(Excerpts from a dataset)
——

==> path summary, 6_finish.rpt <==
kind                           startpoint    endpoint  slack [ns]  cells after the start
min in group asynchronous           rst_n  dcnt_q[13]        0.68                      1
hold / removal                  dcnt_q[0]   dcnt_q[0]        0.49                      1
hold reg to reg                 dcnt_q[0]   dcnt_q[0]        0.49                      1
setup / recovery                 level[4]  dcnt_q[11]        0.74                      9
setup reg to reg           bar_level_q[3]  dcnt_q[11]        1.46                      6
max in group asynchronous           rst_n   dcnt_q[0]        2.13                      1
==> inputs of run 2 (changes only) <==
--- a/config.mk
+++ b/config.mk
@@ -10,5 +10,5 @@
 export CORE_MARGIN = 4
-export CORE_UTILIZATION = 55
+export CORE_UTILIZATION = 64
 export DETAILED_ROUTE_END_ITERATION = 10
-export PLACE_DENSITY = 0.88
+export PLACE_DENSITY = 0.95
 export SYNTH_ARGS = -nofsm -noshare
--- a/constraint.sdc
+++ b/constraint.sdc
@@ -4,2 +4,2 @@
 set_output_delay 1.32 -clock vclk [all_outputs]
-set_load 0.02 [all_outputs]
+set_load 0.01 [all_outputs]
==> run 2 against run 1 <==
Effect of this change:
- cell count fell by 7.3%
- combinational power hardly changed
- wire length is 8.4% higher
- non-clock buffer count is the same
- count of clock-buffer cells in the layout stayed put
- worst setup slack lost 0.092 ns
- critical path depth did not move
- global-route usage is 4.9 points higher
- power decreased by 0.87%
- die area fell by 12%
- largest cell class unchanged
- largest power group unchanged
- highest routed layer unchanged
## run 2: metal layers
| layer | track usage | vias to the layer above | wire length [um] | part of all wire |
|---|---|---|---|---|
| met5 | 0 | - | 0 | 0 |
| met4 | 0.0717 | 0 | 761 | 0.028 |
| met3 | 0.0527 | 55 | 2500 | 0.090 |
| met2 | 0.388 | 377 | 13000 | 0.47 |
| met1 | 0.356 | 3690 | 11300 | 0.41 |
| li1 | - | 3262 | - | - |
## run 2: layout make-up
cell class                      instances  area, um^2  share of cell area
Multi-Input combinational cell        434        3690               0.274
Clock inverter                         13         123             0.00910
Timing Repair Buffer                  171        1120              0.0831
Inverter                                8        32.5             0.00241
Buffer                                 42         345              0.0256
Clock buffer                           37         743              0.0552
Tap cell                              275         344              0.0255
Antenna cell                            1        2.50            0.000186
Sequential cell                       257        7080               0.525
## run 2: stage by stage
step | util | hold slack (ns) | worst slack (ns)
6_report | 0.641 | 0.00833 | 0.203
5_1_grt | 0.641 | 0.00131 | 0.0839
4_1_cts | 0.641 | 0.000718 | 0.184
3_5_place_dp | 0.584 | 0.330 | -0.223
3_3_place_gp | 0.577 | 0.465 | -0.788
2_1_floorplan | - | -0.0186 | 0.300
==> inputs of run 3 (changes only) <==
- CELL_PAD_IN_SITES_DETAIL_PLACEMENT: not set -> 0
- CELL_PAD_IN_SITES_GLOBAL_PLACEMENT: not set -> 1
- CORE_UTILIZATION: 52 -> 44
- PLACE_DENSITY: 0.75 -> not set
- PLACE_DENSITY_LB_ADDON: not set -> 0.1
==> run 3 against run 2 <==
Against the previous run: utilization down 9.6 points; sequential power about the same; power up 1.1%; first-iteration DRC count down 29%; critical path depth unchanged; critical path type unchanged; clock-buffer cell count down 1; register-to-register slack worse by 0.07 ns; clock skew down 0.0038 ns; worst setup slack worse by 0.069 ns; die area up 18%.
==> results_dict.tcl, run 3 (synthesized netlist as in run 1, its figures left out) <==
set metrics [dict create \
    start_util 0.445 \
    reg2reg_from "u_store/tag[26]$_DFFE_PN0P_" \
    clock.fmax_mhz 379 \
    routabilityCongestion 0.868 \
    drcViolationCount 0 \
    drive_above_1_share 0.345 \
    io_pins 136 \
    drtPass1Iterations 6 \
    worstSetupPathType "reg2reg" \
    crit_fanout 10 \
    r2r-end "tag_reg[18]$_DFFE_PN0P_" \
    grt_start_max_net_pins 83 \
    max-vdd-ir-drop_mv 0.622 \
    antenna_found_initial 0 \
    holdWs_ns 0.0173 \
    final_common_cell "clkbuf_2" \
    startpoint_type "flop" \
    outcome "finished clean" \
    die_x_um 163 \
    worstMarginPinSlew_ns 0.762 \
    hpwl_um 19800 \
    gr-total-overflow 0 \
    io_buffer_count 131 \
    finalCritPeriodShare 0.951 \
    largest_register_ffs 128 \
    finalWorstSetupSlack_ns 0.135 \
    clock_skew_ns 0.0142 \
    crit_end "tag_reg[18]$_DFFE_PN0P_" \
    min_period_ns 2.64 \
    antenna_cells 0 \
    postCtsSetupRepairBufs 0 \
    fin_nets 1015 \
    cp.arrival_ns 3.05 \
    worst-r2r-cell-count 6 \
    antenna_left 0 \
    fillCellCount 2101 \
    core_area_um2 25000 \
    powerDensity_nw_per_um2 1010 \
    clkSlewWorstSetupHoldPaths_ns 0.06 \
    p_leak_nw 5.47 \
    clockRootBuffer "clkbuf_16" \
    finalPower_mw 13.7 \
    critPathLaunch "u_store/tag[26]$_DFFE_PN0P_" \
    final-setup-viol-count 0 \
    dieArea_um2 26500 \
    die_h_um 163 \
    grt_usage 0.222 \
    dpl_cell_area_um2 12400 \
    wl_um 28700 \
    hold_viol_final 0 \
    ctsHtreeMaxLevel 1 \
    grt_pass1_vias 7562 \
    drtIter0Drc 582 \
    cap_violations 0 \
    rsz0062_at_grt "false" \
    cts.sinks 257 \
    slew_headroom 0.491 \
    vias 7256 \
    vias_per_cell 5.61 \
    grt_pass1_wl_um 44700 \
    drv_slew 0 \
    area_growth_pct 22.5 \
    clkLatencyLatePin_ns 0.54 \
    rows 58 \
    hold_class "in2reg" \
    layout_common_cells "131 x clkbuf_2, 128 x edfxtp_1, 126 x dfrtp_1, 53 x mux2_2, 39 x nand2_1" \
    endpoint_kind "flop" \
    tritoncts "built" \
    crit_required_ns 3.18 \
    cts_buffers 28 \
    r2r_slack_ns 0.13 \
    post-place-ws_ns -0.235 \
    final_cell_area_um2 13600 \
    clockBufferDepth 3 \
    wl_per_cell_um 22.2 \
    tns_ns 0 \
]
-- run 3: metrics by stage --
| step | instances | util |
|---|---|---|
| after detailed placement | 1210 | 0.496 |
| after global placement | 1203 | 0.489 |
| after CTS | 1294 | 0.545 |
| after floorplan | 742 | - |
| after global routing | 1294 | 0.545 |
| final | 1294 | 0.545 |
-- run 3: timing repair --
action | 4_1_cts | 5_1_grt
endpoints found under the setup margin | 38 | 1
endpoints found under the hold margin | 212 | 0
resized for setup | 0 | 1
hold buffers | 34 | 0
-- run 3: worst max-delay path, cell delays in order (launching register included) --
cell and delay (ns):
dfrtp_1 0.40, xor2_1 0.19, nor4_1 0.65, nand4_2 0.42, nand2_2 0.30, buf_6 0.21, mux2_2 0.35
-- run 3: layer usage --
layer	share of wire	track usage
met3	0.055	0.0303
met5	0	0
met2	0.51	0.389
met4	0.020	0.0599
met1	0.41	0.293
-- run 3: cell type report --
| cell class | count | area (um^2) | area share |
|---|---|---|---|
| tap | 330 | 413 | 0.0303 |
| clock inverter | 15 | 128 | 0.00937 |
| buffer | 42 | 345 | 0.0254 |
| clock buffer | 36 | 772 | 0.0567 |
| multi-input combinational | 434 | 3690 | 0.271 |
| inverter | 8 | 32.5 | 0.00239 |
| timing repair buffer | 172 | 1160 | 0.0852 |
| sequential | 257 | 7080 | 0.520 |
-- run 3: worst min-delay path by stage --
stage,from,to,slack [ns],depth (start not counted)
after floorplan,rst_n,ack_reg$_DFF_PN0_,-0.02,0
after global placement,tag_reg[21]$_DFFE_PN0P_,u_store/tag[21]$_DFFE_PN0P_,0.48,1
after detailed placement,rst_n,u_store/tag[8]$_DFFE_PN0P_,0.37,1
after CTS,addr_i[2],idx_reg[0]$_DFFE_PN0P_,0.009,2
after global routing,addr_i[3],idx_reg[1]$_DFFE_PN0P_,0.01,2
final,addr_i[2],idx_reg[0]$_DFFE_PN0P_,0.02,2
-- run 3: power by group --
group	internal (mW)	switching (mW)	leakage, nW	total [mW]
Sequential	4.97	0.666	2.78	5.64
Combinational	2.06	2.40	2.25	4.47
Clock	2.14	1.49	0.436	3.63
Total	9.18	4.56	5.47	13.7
===== config.mk =====
export PLATFORM = sky130hd
export DESIGN_NAME = calc_stream_controller
export DESIGN_NICKNAME = d
export VERILOG_FILES = /design/src/rtl/calc_stream_controller.sv
export SDC_FILE = /design/constraint.sdc
export NUM_CORES = 1
export LEC_CHECK = 0
export CAP_MARGIN = 30
export CORE_MARGIN = 2
export CORE_UTILIZATION = 60
export CTS_BUF_LIST = sky130_fd_sc_hd__clkbuf_8 sky130_fd_sc_hd__clkbuf_16
export DETAILED_ROUTE_END_ITERATION = 7
export GPL_TIMING_DRIVEN = 1
export PLACE_DENSITY = 0.94
export SYNTH_ARGS = -nofsm -noshare
export SYNTH_HDL_FRONTEND = slang
export SYNTH_SLANG_ARGS = --single-unit

===== constraint.sdc =====
create_clock -name clk_i -period 8.1 [get_ports clk_i]
set_input_delay 2.025 -clock clk_i [delete_from_list [all_inputs] [get_ports clk_i]]
set_output_delay 2.025 -clock clk_i [all_outputs]
set_load 0.02 [all_outputs]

——

**Task brief:**
Starting with the first line of the records, repeat every line up to and including the one containing "hold / removal", and nothing else.

**Output of the exercise:**
==> path summary, 6_finish.rpt <==
kind                           startpoint    endpoint  slack [ns]  cells after the start
min in group asynchronous           rst_n  dcnt_q[13]        0.68                      1
hold / removal                  dcnt_q[0]   dcnt_q[0]        0.49                      1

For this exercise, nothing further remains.